» **To do**: Please output exactly the part of the records below that opens with the line containing "lc_xor2 x97 (.a(t123), .b(u29), .y(u32));" and closes with the line containing "lc_xor2 x136 (.a(u64), .b(u65), .y(syn[8]));", both lines included, and nothing else.

» **Input data**:
Context: an optimization exercise on an open-source flow, tuned for small area, a short achievable clock period and few clock cycles per item. The choices shown serve that exercise and are no tape-out recipe.
In this exercise RTL edits were held to simulation tests only and were not proved equivalent to the original.
Power is estimated from default activity; no workload was simulated.

==> flow/design.v <==
module line_codec (
    input  wire        clk,
    input  wire        rst,           
    input  wire        cmd_valid,
    output wire        cmd_ready,
    input  wire [15:0] cmd,
    input  wire [7:0]  len,
    input  wire [63:0] line_in,
    input  wire [63:0] data_in,       
    output reg         done,
    output wire [15:0] rsp,
    output reg  [63:0] line_q,
    output reg  [63:0] data_q,
    output reg  [14:0] crc_q,
    output wire [7:0]  enstat_q
);
    genvar i;
    wire [3:0] op  = cmd[3:0];
    wire [1:0] fmt = cmd[5:4];
    wire       lb  = cmd[6];
    wire       rsv_ok = (cmd[15:7] == 9'd0);
    wire is_crc  = rsv_ok && (op == 4'h1);
    wire is_dec  = rsv_ok && (op == 4'h2);
    wire is_enc  = rsv_ok && (op == 4'h3);
    wire is_chk  = rsv_ok && (op == 4'h4);
    wire bad_format = (is_dec && (fmt == 2'd3)) ||
                      (is_enc && ((fmt == 2'd3) || (fmt == 2'd0)));
    wire len_gt8 = (len[7:4] != 4'd0) || (len[3] && (len[2:0] != 3'd0));
    wire len_gt6 = (len[7:3] != 5'd0) || (len[2:0] == 3'd7);
    wire bad_length = is_enc && ((fmt == 2'd1) ? (!lb && len_gt8)
                                               : ((fmt == 2'd2) && len_gt6));
    wire ok_crc  = is_crc && (fmt == 2'd0) && !lb;
    wire ok_dec  = is_dec && (fmt != 2'd3) && !lb;
    wire ok_enc  = is_enc && (fmt[1] ^ fmt[0]) && !(fmt[0] && lb) && !bad_length;
    wire ok_chk  = is_chk && (fmt == 2'd0) && !lb;
    wire bad_param = !(ok_crc || ok_dec || ok_enc || ok_chk);
    wire bad_opc   = bad_param && !bad_format && !bad_length;
    wire sel_d  = cmd[2] || (cmd[1] && cmd[0]);             
    wire sel_u  = !(cmd[0] || cmd[2] || cmd[4] || cmd[5]);  
    wire sel_lh = !cmd[2] && !(cmd[1] && cmd[0]);           
    wire sel_ll = !cmd[2] && (cmd[0] ? !cmd[1]              
                                     : (cmd[4] || cmd[5]));
    wire sel_lb = sel_d && fmt[1];                          
    wire [7:0] keep = {len[3],
                       len[3] || (len[2] && len[1] && len[0]),
                       len[3] || (len[2] && len[1]),
                       len[3] || (len[2] && (len[1] || len[0])),
                       len[3] || len[2],
                       len[3] || len[2] || (len[1] && len[0]),
                       len[3] || len[2] || len[1],
                       len[3] || len[2] || len[1] || len[0]};
    wire [7:0] sel_dk = {8{cmd[2]}} | ({8{cmd[1] && cmd[0]}} & keep);
    wire [63:0] opnd_d;
    generate
        for (i = 0; i < 48; i = i + 1) begin : g_opl
            lc_ao222 u_op (.a(line_in[i]), .sa(sel_ll),
                           .b(line_in[i + 15]), .sb(sel_u),
                           .c(data_in[i]), .sc(sel_dk[i / 8]),
                           .y(opnd_d[i]));
        end
        for (i = 48; i < 63; i = i + 1) begin : g_oph
            lc_ao22 u_op (.a(line_in[i]), .sa(sel_lh),
                          .b(data_in[i]), .sb(sel_dk[i / 8]),
                          .y(opnd_d[i]));
        end
    endgenerate
    lc_ao222 u_op63 (.a(line_in[63]), .sa(sel_lh),
                     .b(lb), .sb(sel_lb),
                     .c(data_in[63]), .sc(sel_dk[7]),
                     .y(opnd_d[63]));
    wire [2:0] cls_d = ok_crc ? 3'd1 :
                       ok_dec ? {1'b0, 2'd2} + {1'b0, fmt} :
                       ok_enc ? (fmt[1] ? 3'd6 : 3'd5) :
                       ok_chk ? 3'd7 : 3'd0;
    wire [1:0] cause_d = bad_length ? 2'd3 :
                         bad_format ? 2'd2 :
                         bad_opc    ? 2'd1 : 2'd0;
    reg  [63:0] opnd;
    reg         a_v;                        
    reg  [2:0]  a_cls;
    reg  [1:0]  a_cause;
    always @(posedge clk) begin
        a_v     <= cmd_valid && !rst;
        opnd    <= opnd_d;
        a_cls   <= cls_d;
        a_cause <= cause_d;
    end
    wire a_crc  = (a_cls == 3'd1);
    wire a_dec  = (a_cls == 3'd2) || (a_cls == 3'd3) || (a_cls == 3'd4);
    wire a_draw = (a_cls == 3'd3);
    wire a_ddes = (a_cls == 3'd4);
    wire a_enc  = (a_cls == 3'd5) || (a_cls == 3'd6);
    wire a_edes = (a_cls == 3'd6);
    wire a_chk  = (a_cls == 3'd7);
    wire a_bp   = (a_cause != 2'd0);
    wire a_c1   = a_cause[1];
    wire a_c0   = a_cause[0];
    wire [63:0] m = {opnd[62:48], opnd[63], opnd[47:0]};
    wire [14:0] syn;
    wire [14:0] crc_v;
    wire t64;
    wire t65;
    wire t66;
    wire t67;
    wire t68;
    wire t69;
    wire t70;
    wire t71;
    wire t72;
    wire t73;
    wire t74;
    wire t75;
    wire t76;
    wire t77;
    wire t78;
    wire t79;
    wire t80;
    wire t81;
    wire t82;
    wire t83;
    wire t84;
    wire t85;
    wire t86;
    wire t87;
    wire t88;
    wire t89;
    wire t90;
    wire t91;
    wire t92;
    wire t93;
    wire t94;
    wire t95;
    wire t96;
    wire t97;
    wire t98;
    wire t99;
    wire t100;
    wire t101;
    wire t102;
    wire t103;
    wire t104;
    wire t105;
    wire t106;
    wire t107;
    wire t108;
    wire t109;
    wire t110;
    wire t111;
    wire t112;
    wire t113;
    wire t114;
    wire t115;
    wire t116;
    wire t117;
    wire t118;
    wire t119;
    wire t120;
    wire t121;
    wire t122;
    wire t123;
    wire t124;
    wire t125;
    wire u0;
    wire u1;
    wire u2;
    wire u3;
    wire u4;
    wire u5;
    wire u6;
    wire u7;
    wire u8;
    wire u9;
    wire u10;
    wire u11;
    wire u12;
    wire u13;
    wire u14;
    wire u15;
    wire u16;
    wire u17;
    wire u18;
    wire u19;
    wire u20;
    wire u21;
    wire u22;
    wire u23;
    wire u24;
    wire u25;
    wire u26;
    wire u27;
    wire u28;
    wire u29;
    wire u30;
    wire u31;
    wire u32;
    wire u33;
    wire u34;
    wire u35;
    wire u36;
    wire u37;
    wire u38;
    wire u39;
    wire u40;
    wire u41;
    wire u42;
    wire u43;
    wire u44;
    wire u45;
    wire u46;
    wire u47;
    wire u48;
    wire u49;
    wire u50;
    wire u51;
    wire u52;
    wire u53;
    wire u54;
    wire u55;
    wire u56;
    wire u57;
    wire u58;
    wire u59;
    wire u60;
    wire u61;
    wire u62;
    wire u63;
    wire u64;
    wire u65;
    wire u66;
    wire u67;
    wire u68;
    wire u69;
    wire u70;
    wire u71;
    wire u72;
    wire u73;
    wire u74;
    wire u75;
    wire u76;
    wire u77;
    wire u78;
    wire u79;
    wire u80;
    wire u81;
    wire u82;
    wire u83;
    wire u84;
    wire u85;
    wire u86;
    wire u87;
    wire u88;
    wire u89;
    wire u90;
    wire u91;
    wire u92;
    wire u93;
    wire u94;
    wire u95;
    wire u96;
    wire u97;
    wire u98;
    wire u99;
    wire u100;
    wire u101;
    wire u102;
    wire u103;
    wire u104;
    wire u105;
    wire u106;
    wire u107;
    wire u108;
    wire u109;
    wire u110;
    wire u111;
    wire u112;
    wire u113;
    wire u114;
    wire u115;
    wire u116;
    wire u117;
    wire u118;
    wire u119;
    wire u120;
    lc_xor2 x0 (.a(m[2]), .b(m[11]), .y(t64));
    lc_xor2 x1 (.a(m[12]), .b(m[45]), .y(t65));
    lc_xor2 x2 (.a(m[19]), .b(m[21]), .y(t66));
    lc_xor2 x3 (.a(m[25]), .b(m[30]), .y(t67));
    lc_xor2 x4 (.a(m[43]), .b(m[48]), .y(t68));
    lc_xor2 x5 (.a(m[31]), .b(m[47]), .y(t69));
    lc_xor2 x6 (.a(m[44]), .b(m[46]), .y(t70));
    lc_xor2 x7 (.a(m[22]), .b(m[23]), .y(t71));
    lc_xor2 x8 (.a(m[26]), .b(m[32]), .y(t72));
    lc_xor2 x9 (.a(m[1]), .b(m[10]), .y(t73));
    lc_xor2 x10 (.a(m[24]), .b(m[29]), .y(t74));
    lc_xor2 x11 (.a(m[4]), .b(m[9]), .y(t75));
    lc_xor2 x12 (.a(m[13]), .b(t64), .y(t76));
    lc_xor2 x13 (.a(m[5]), .b(m[40]), .y(t77));
    lc_xor2 x14 (.a(m[6]), .b(t72), .y(t78));
    lc_xor2 x15 (.a(t67), .b(t69), .y(t79));
    lc_xor2 x16 (.a(m[17]), .b(m[28]), .y(t80));
    lc_xor2 x17 (.a(m[18]), .b(m[20]), .y(t81));
    lc_xor2 x18 (.a(m[0]), .b(m[38]), .y(t82));
    lc_xor2 x19 (.a(m[27]), .b(m[41]), .y(t83));
    lc_xor2 x20 (.a(m[39]), .b(t75), .y(t84));
    lc_xor2 x21 (.a(t70), .b(t74), .y(t85));
    lc_xor2 x22 (.a(t66), .b(t71), .y(t86));
    lc_xor2 x23 (.a(t65), .b(t68), .y(t87));
    lc_xor2 x24 (.a(m[16]), .b(m[42]), .y(t88));
    lc_xor2 x25 (.a(m[3]), .b(m[14]), .y(t89));
    lc_xor2 x26 (.a(m[8]), .b(t73), .y(t90));
    lc_xor2 x27 (.a(t79), .b(t85), .y(t91));
    lc_xor2 x28 (.a(m[33]), .b(m[36]), .y(t92));
    lc_xor2 x29 (.a(m[11]), .b(m[35]), .y(t93));
    lc_xor2 x30 (.a(m[37]), .b(t82), .y(t94));
    lc_xor2 x31 (.a(m[15]), .b(t77), .y(t95));
    lc_xor2 x32 (.a(m[5]), .b(t81), .y(t96));
    lc_xor2 x33 (.a(m[6]), .b(t89), .y(t97));
    lc_xor2 x34 (.a(t83), .b(t88), .y(t98));
    lc_xor2 x35 (.a(m[34]), .b(t80), .y(t99));
    lc_xor2 x36 (.a(t76), .b(t78), .y(t100));
    lc_xor2 x37 (.a(t84), .b(t86), .y(t101));
    lc_xor2 x38 (.a(m[3]), .b(m[37]), .y(t102));
    lc_xor2 x39 (.a(m[13]), .b(m[25]), .y(t103));
    lc_xor2 x40 (.a(m[38]), .b(m[39]), .y(t104));
    lc_xor2 x41 (.a(m[7]), .b(m[31]), .y(t105));
    lc_xor2 x42 (.a(m[32]), .b(m[46]), .y(t106));
    lc_xor2 x43 (.a(m[12]), .b(m[15]), .y(t107));
    lc_xor2 x44 (.a(m[19]), .b(m[36]), .y(t108));
    lc_xor2 x45 (.a(m[21]), .b(m[22]), .y(t109));
    lc_xor2 x46 (.a(m[18]), .b(m[23]), .y(t110));
    lc_xor2 x47 (.a(m[1]), .b(m[43]), .y(t111));
    lc_xor2 x48 (.a(t77), .b(t81), .y(t112));
    lc_xor2 x49 (.a(m[4]), .b(t107), .y(t113));
    lc_xor2 x50 (.a(t83), .b(t92), .y(t114));
    lc_xor2 x51 (.a(t74), .b(t106), .y(t115));
    lc_xor2 x52 (.a(m[33]), .b(t73), .y(t116));
    lc_xor2 x53 (.a(t80), .b(t93), .y(t117));
    lc_xor2 x54 (.a(t90), .b(t96), .y(t118));
    lc_xor2 x55 (.a(t70), .b(t113), .y(t119));
    lc_xor2 x56 (.a(t87), .b(t90), .y(t120));
    lc_xor2 x57 (.a(t87), .b(t97), .y(t121));
    lc_xor2 x58 (.a(t78), .b(t105), .y(t122));
    lc_xor2 x59 (.a(t76), .b(t95), .y(t123));
    lc_xor2 x60 (.a(m[17]), .b(t94), .y(t124));
    lc_xor2 x61 (.a(t91), .b(t100), .y(t125));
    lc_xor2 x62 (.a(m[20]), .b(m[27]), .y(u0));
    lc_xor2 x63 (.a(m[29]), .b(m[49]), .y(u1));
    lc_xor2 x64 (.a(m[7]), .b(t64), .y(u2));
    lc_xor2 x65 (.a(t66), .b(t75), .y(u3));
    lc_xor2 x66 (.a(u0), .b(u1), .y(u4));
    lc_xor2 x67 (.a(t116), .b(u2), .y(u5));
    lc_xor2 x68 (.a(u3), .b(u4), .y(u6));
    lc_xor2 x69 (.a(t121), .b(t124), .y(u7));
    lc_xor2 x70 (.a(u5), .b(u6), .y(u8));
    lc_xor2 x71 (.a(u7), .b(u8), .y(syn[0]));
    lc_xor2 x72 (.a(m[28]), .b(m[30]), .y(u9));
    lc_xor2 x73 (.a(m[34]), .b(m[3]), .y(u10));
    lc_xor2 x74 (.a(m[50]), .b(m[7]), .y(u11));
    lc_xor2 x75 (.a(t104), .b(t109), .y(u12));
    lc_xor2 x76 (.a(u10), .b(u11), .y(u13));
    lc_xor2 x77 (.a(u9), .b(t76), .y(u14));
    lc_xor2 x78 (.a(u12), .b(u13), .y(u15));
    lc_xor2 x79 (.a(t118), .b(t119), .y(u16));
    lc_xor2 x80 (.a(u14), .b(u15), .y(u17));
    lc_xor2 x81 (.a(u16), .b(u17), .y(syn[1]));
    lc_xor2 x82 (.a(m[16]), .b(m[29]), .y(u18));
    lc_xor2 x83 (.a(m[35]), .b(m[51]), .y(u19));
    lc_xor2 x84 (.a(m[8]), .b(t65), .y(u20));
    lc_xor2 x85 (.a(t69), .b(t77), .y(u21));
    lc_xor2 x86 (.a(u18), .b(u19), .y(u22));
    lc_xor2 x87 (.a(t76), .b(t97), .y(u23));
    lc_xor2 x88 (.a(u20), .b(u21), .y(u24));
    lc_xor2 x89 (.a(u22), .b(t101), .y(u25));
    lc_xor2 x90 (.a(u23), .b(u24), .y(u26));
    lc_xor2 x91 (.a(u25), .b(u26), .y(syn[2]));
    lc_xor2 x92 (.a(m[30]), .b(m[45]), .y(u27));
    lc_xor2 x93 (.a(m[52]), .b(t111), .y(u28));
    lc_xor2 x94 (.a(u27), .b(t114), .y(u29));
    lc_xor2 x95 (.a(t115), .b(t86), .y(u30));
    lc_xor2 x96 (.a(t94), .b(u28), .y(u31));
    lc_xor2 x97 (.a(t123), .b(u29), .y(u32));
    lc_xor2 x98 (.a(u30), .b(u31), .y(u33));
    lc_xor2 x99 (.a(u32), .b(u33), .y(syn[3]));
    lc_xor2 x100 (.a(m[0]), .b(m[10]), .y(u34));
    lc_xor2 x101 (.a(m[11]), .b(m[45]), .y(u35));
    lc_xor2 x102 (.a(m[53]), .b(m[7]), .y(u36));
    lc_xor2 x103 (.a(t68), .b(u34), .y(u37));
    lc_xor2 x104 (.a(u35), .b(u36), .y(u38));
    lc_xor2 x105 (.a(t98), .b(t99), .y(u39));
    lc_xor2 x106 (.a(u37), .b(u38), .y(u40));
    lc_xor2 x107 (.a(t101), .b(t91), .y(u41));
    lc_xor2 x108 (.a(u39), .b(u40), .y(u42));
    lc_xor2 x109 (.a(u41), .b(u42), .y(syn[4]));
    lc_xor2 x110 (.a(m[42]), .b(m[54]), .y(u43));
    lc_xor2 x111 (.a(t71), .b(t72), .y(u44));
    lc_xor2 x112 (.a(u43), .b(t112), .y(u45));
    lc_xor2 x113 (.a(t117), .b(u44), .y(u46));
    lc_xor2 x114 (.a(t120), .b(t91), .y(u47));
    lc_xor2 x115 (.a(u45), .b(u46), .y(u48));
    lc_xor2 x116 (.a(u47), .b(u48), .y(syn[5]));
    lc_xor2 x117 (.a(m[55]), .b(m[9]), .y(u49));
    lc_xor2 x118 (.a(t110), .b(t66), .y(u50));
    lc_xor2 x119 (.a(u49), .b(t114), .y(u51));
    lc_xor2 x120 (.a(t87), .b(u50), .y(u52));
    lc_xor2 x121 (.a(u51), .b(u52), .y(u53));
    lc_xor2 x122 (.a(t125), .b(u53), .y(syn[6]));
    lc_xor2 x123 (.a(m[42]), .b(m[56]), .y(u54));
    lc_xor2 x124 (.a(t109), .b(t111), .y(u55));
    lc_xor2 x125 (.a(t75), .b(t82), .y(u56));
    lc_xor2 x126 (.a(u54), .b(t99), .y(u57));
    lc_xor2 x127 (.a(u55), .b(u56), .y(u58));
    lc_xor2 x128 (.a(u57), .b(u58), .y(u59));
    lc_xor2 x129 (.a(t125), .b(u59), .y(syn[7]));
    lc_xor2 x130 (.a(m[44]), .b(m[57]), .y(u60));
    lc_xor2 x131 (.a(t93), .b(u60), .y(u61));
    lc_xor2 x132 (.a(t78), .b(t79), .y(u62));
    lc_xor2 x133 (.a(t96), .b(u61), .y(u63));
    lc_xor2 x134 (.a(t101), .b(t124), .y(u64));
    lc_xor2 x135 (.a(u62), .b(u63), .y(u65));
    lc_xor2 x136 (.a(u64), .b(u65), .y(syn[8]));
    lc_xor2 x137 (.a(m[24]), .b(m[27]), .y(u66));
    lc_xor2 x138 (.a(m[48]), .b(m[58]), .y(u67));
    lc_xor2 x139 (.a(t104), .b(t65), .y(u68));
    lc_xor2 x140 (.a(t73), .b(t92), .y(u69));
    lc_xor2 x141 (.a(u66), .b(u67), .y(u70));
    lc_xor2 x142 (.a(t112), .b(t86), .y(u71));
    lc_xor2 x143 (.a(u68), .b(u69), .y(u72));
    lc_xor2 x144 (.a(u70), .b(t122), .y(u73));
    lc_xor2 x145 (.a(u71), .b(u72), .y(u74));
    lc_xor2 x146 (.a(u73), .b(u74), .y(syn[9]));
    lc_xor2 x147 (.a(m[40]), .b(m[41]), .y(u75));
    lc_xor2 x148 (.a(m[59]), .b(t103), .y(u76));
    lc_xor2 x149 (.a(t71), .b(t82), .y(u77));
    lc_xor2 x150 (.a(t89), .b(u75), .y(u78));
    lc_xor2 x151 (.a(t115), .b(t84), .y(u79));
    lc_xor2 x152 (.a(t99), .b(u76), .y(u80));
    lc_xor2 x153 (.a(u77), .b(u78), .y(u81));
    lc_xor2 x154 (.a(t120), .b(u79), .y(u82));
    lc_xor2 x155 (.a(u80), .b(u81), .y(u83));
    lc_xor2 x156 (.a(u82), .b(u83), .y(syn[10]));
    lc_xor2 x157 (.a(m[14]), .b(m[26]), .y(u84));
    lc_xor2 x158 (.a(m[35]), .b(m[41]), .y(u85));
    lc_xor2 x159 (.a(m[42]), .b(m[47]), .y(u86));
    lc_xor2 x160 (.a(m[60]), .b(t110), .y(u87));
    lc_xor2 x161 (.a(t67), .b(u84), .y(u88));
    lc_xor2 x162 (.a(u85), .b(u86), .y(u89));
    lc_xor2 x163 (.a(t116), .b(t84), .y(u90));
    lc_xor2 x164 (.a(t85), .b(u87), .y(u91));
    lc_xor2 x165 (.a(u88), .b(u89), .y(u92));
    lc_xor2 x166 (.a(t123), .b(u90), .y(u93));
    lc_xor2 x167 (.a(u91), .b(u92), .y(u94));
    lc_xor2 x168 (.a(u93), .b(u94), .y(syn[11]));
    lc_xor2 x169 (.a(m[10]), .b(m[24]), .y(u95));
    lc_xor2 x170 (.a(m[26]), .b(m[34]), .y(u96));
    lc_xor2 x171 (.a(m[61]), .b(t108), .y(u97));
    lc_xor2 x172 (.a(t64), .b(u95), .y(u98));
    lc_xor2 x173 (.a(u96), .b(t79), .y(u99));
    lc_xor2 x174 (.a(t95), .b(t98), .y(u100));
    lc_xor2 x175 (.a(u97), .b(u98), .y(u101));
    lc_xor2 x176 (.a(t121), .b(u100), .y(u102));
    lc_xor2 x177 (.a(u101), .b(u99), .y(u103));
    lc_xor2 x178 (.a(u102), .b(u103), .y(syn[12]));
    lc_xor2 x179 (.a(m[20]), .b(m[62]), .y(u104));
    lc_xor2 x180 (.a(t102), .b(t103), .y(u105));
    lc_xor2 x181 (.a(t68), .b(u104), .y(u106));
    lc_xor2 x182 (.a(t117), .b(t98), .y(u107));
    lc_xor2 x183 (.a(u105), .b(u106), .y(u108));
    lc_xor2 x184 (.a(t119), .b(t122), .y(u109));
    lc_xor2 x185 (.a(u107), .b(u108), .y(u110));
    lc_xor2 x186 (.a(u109), .b(u110), .y(syn[13]));
    lc_xor2 x187 (.a(m[0]), .b(m[28]), .y(u111));
    lc_xor2 x188 (.a(m[44]), .b(m[47]), .y(u112));
    lc_xor2 x189 (.a(m[48]), .b(m[63]), .y(u113));
    lc_xor2 x190 (.a(m[9]), .b(t102), .y(u114));
    lc_xor2 x191 (.a(t108), .b(t88), .y(u115));
    lc_xor2 x192 (.a(u111), .b(u112), .y(u116));
    lc_xor2 x193 (.a(u113), .b(u114), .y(u117));
    lc_xor2 x194 (.a(u115), .b(u116), .y(u118));
    lc_xor2 x195 (.a(t100), .b(t118), .y(u119));
    lc_xor2 x196 (.a(u117), .b(u118), .y(u120));
    lc_xor2 x197 (.a(u119), .b(u120), .y(syn[14]));
    lc_xor2 x198 (.a(syn[0]), .b(m[49]), .y(crc_v[0]));
    lc_xor2 x199 (.a(syn[1]), .b(m[50]), .y(crc_v[1]));
    lc_xor2 x200 (.a(syn[2]), .b(m[51]), .y(crc_v[2]));
    lc_xor2 x201 (.a(syn[3]), .b(m[52]), .y(crc_v[3]));
    lc_xor2 x202 (.a(syn[4]), .b(m[53]), .y(crc_v[4]));
    lc_xor2 x203 (.a(syn[5]), .b(m[54]), .y(crc_v[5]));
    lc_xor2 x204 (.a(syn[6]), .b(m[55]), .y(crc_v[6]));
    lc_xor2 x205 (.a(syn[7]), .b(m[56]), .y(crc_v[7]));
    lc_xor2 x206 (.a(syn[8]), .b(m[57]), .y(crc_v[8]));
    lc_xor2 x207 (.a(syn[9]), .b(m[58]), .y(crc_v[9]));
    lc_xor2 x208 (.a(syn[10]), .b(m[59]), .y(crc_v[10]));
    lc_xor2 x209 (.a(syn[11]), .b(m[60]), .y(crc_v[11]));
    lc_xor2 x210 (.a(syn[12]), .b(m[61]), .y(crc_v[12]));
    lc_xor2 x211 (.a(syn[13]), .b(m[62]), .y(crc_v[13]));
    lc_xor2 x212 (.a(syn[14]), .b(m[63]), .y(crc_v[14]));
    wire        crc_ok = (syn == 15'd0);
    wire        ones   = &opnd;
    wire [2:0]  a_cnt  = (opnd[15:0]  == 16'hA5A5) +
                         (opnd[31:16] == 16'h5A5A) +
                         (opnd[47:32] == 16'hA5A5) +
                         (opnd[63:48] == 16'h5A5A);
    wire        mm     = a_ddes && !ones && !crc_ok;
    assign cmd_ready = 1'b1;
    reg [5:0] rsp_r;                        
    reg [3:0] enstat_r;
    assign rsp      = {8'd0, rsp_r[5:4], rsp_r[3], 1'b0, rsp_r[2:1], rsp_r[3], rsp_r[0]};
    assign enstat_q = {4'd0, enstat_r};
    reg rst_q;
    always @(posedge clk) rst_q <= rst;
    wire go      = a_v && !rst_q;
    wire wr_crc  = go && a_crc;
    wire dlo_early = go && a_dec && (!a_ddes || ones);
    wire dlo_chk   = go && a_ddes && !ones;
    wire [3:0] zg;                          
    lc_nor4 u_zg0 (.a(!dlo_chk), .b(syn[0]),  .c(syn[1]),  .d(syn[2]),  .y(zg[0]));
    lc_nor4 u_zg1 (.a(syn[3]),   .b(syn[4]),  .c(syn[5]),  .d(syn[6]),  .y(zg[1]));
    lc_nor4 u_zg2 (.a(syn[7]),   .b(syn[8]),  .c(syn[9]),  .d(syn[10]), .y(zg[2]));
    lc_nor4 u_zg3 (.a(syn[11]),  .b(syn[12]), .c(syn[13]), .d(syn[14]), .y(zg[3]));
    wire wr_dlo, ho_dlo;
    lc_a41o  u_wr (.a(zg), .b(dlo_early), .y(wr_dlo));
    lc_a41oi u_ho (.a(zg), .b(dlo_early || rst_q), .y(ho_dlo));
    wire wr_dhi  = go && a_draw;
    wire wr_line = go && a_enc;
    wire wr_lraw = go && a_enc && !a_edes;
    wire wr_ldes = go && a_edes;
    wire wr_chk  = go && a_chk;
    wire ho_crc  = !rst_q && !wr_crc;
    wire ho_dhi  = !rst_q && !wr_dhi;
    wire ho_line = !rst_q && !wr_line;
    wire [14:0] crc_d;
    wire [63:0] data_d, line_d;
    generate
        for (i = 0; i < 15; i = i + 1) begin : g_crc
            lc_ao22 u_c (.a(crc_v[i]), .sa(wr_crc), .b(crc_q[i]), .sb(ho_crc),
                         .y(crc_d[i]));
            lc_ao222 u_lc (.a(opnd[48 + i]), .sa(wr_lraw), .b(crc_v[i]), .sb(wr_ldes),
                           .c(line_q[48 + i]), .sc(ho_line), .y(line_d[48 + i]));
        end
        for (i = 0; i < 48; i = i + 1) begin : g_lo
            lc_ao22 u_d (.a(opnd[i]), .sa(wr_dlo), .b(data_q[i]), .sb(ho_dlo),
                         .y(data_d[i]));
            lc_ao22 u_l (.a(opnd[i]), .sa(wr_line), .b(line_q[i]), .sb(ho_line),
                         .y(line_d[i]));
        end
        for (i = 48; i < 64; i = i + 1) begin : g_dh
            lc_ao22 u_d (.a(opnd[i]), .sa(wr_dhi), .b(data_q[i]), .sb(ho_dhi),
                         .y(data_d[i]));
        end
    endgenerate
    lc_ao22 u_l63 (.a(opnd[63]), .sa(wr_line), .b(line_q[63]), .sb(ho_line),
                   .y(line_d[63]));
    wire [5:0] rsp_n = {a_dec && !mm && opnd[63],               
                        a_ddes && ones,                         
                        mm,                                     
                        a_c1, a_c0,                             
                        a_bp};                                  
    always @(posedge clk) begin
        done     <= a_v && !rst;
        rsp_r    <= rst_q ? 6'd0 : (a_v ? rsp_n : rsp_r);
        enstat_r <= rst_q ? 4'd0 : (a_v && a_chk ? {(a_cnt != 3'd0), a_cnt} : enstat_r);
        crc_q    <= crc_d;
        data_q   <= data_d;
        line_q   <= line_d;
    end
endmodule
module lc_xor2 (
    input  wire a,
    input  wire b,
    output wire y
);
    assign y = a ^ b;
endmodule
module lc_ao22 (
    input  wire a,
    input  wire sa,
    input  wire b,
    input  wire sb,
    output wire y
);
    assign y = (a & sa) | (b & sb);
endmodule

» **Solved problem**:
    lc_xor2 x97 (.a(t123), .b(u29), .y(u32));
    lc_xor2 x98 (.a(u30), .b(u31), .y(u33));
    lc_xor2 x99 (.a(u32), .b(u33), .y(syn[3]));
    lc_xor2 x100 (.a(m[0]), .b(m[10]), .y(u34));
    lc_xor2 x101 (.a(m[11]), .b(m[45]), .y(u35));
    lc_xor2 x102 (.a(m[53]), .b(m[7]), .y(u36));
    lc_xor2 x103 (.a(t68), .b(u34), .y(u37));
    lc_xor2 x104 (.a(u35), .b(u36), .y(u38));
    lc_xor2 x105 (.a(t98), .b(t99), .y(u39));
    lc_xor2 x106 (.a(u37), .b(u38), .y(u40));
    lc_xor2 x107 (.a(t101), .b(t91), .y(u41));
    lc_xor2 x108 (.a(u39), .b(u40), .y(u42));
    lc_xor2 x109 (.a(u41), .b(u42), .y(syn[4]));
    lc_xor2 x110 (.a(m[42]), .b(m[54]), .y(u43));
    lc_xor2 x111 (.a(t71), .b(t72), .y(u44));
    lc_xor2 x112 (.a(u43), .b(t112), .y(u45));
    lc_xor2 x113 (.a(t117), .b(u44), .y(u46));
    lc_xor2 x114 (.a(t120), .b(t91), .y(u47));
    lc_xor2 x115 (.a(u45), .b(u46), .y(u48));
    lc_xor2 x116 (.a(u47), .b(u48), .y(syn[5]));
    lc_xor2 x117 (.a(m[55]), .b(m[9]), .y(u49));
    lc_xor2 x118 (.a(t110), .b(t66), .y(u50));
    lc_xor2 x119 (.a(u49), .b(t114), .y(u51));
    lc_xor2 x120 (.a(t87), .b(u50), .y(u52));
    lc_xor2 x121 (.a(u51), .b(u52), .y(u53));
    lc_xor2 x122 (.a(t125), .b(u53), .y(syn[6]));
    lc_xor2 x123 (.a(m[42]), .b(m[56]), .y(u54));
    lc_xor2 x124 (.a(t109), .b(t111), .y(u55));
    lc_xor2 x125 (.a(t75), .b(t82), .y(u56));
    lc_xor2 x126 (.a(u54), .b(t99), .y(u57));
    lc_xor2 x127 (.a(u55), .b(u56), .y(u58));
    lc_xor2 x128 (.a(u57), .b(u58), .y(u59));
    lc_xor2 x129 (.a(t125), .b(u59), .y(syn[7]));
    lc_xor2 x130 (.a(m[44]), .b(m[57]), .y(u60));
    lc_xor2 x131 (.a(t93), .b(u60), .y(u61));
    lc_xor2 x132 (.a(t78), .b(t79), .y(u62));
    lc_xor2 x133 (.a(t96), .b(u61), .y(u63));
    lc_xor2 x134 (.a(t101), .b(t124), .y(u64));
    lc_xor2 x135 (.a(u62), .b(u63), .y(u65));
    lc_xor2 x136 (.a(u64), .b(u65), .y(syn[8]));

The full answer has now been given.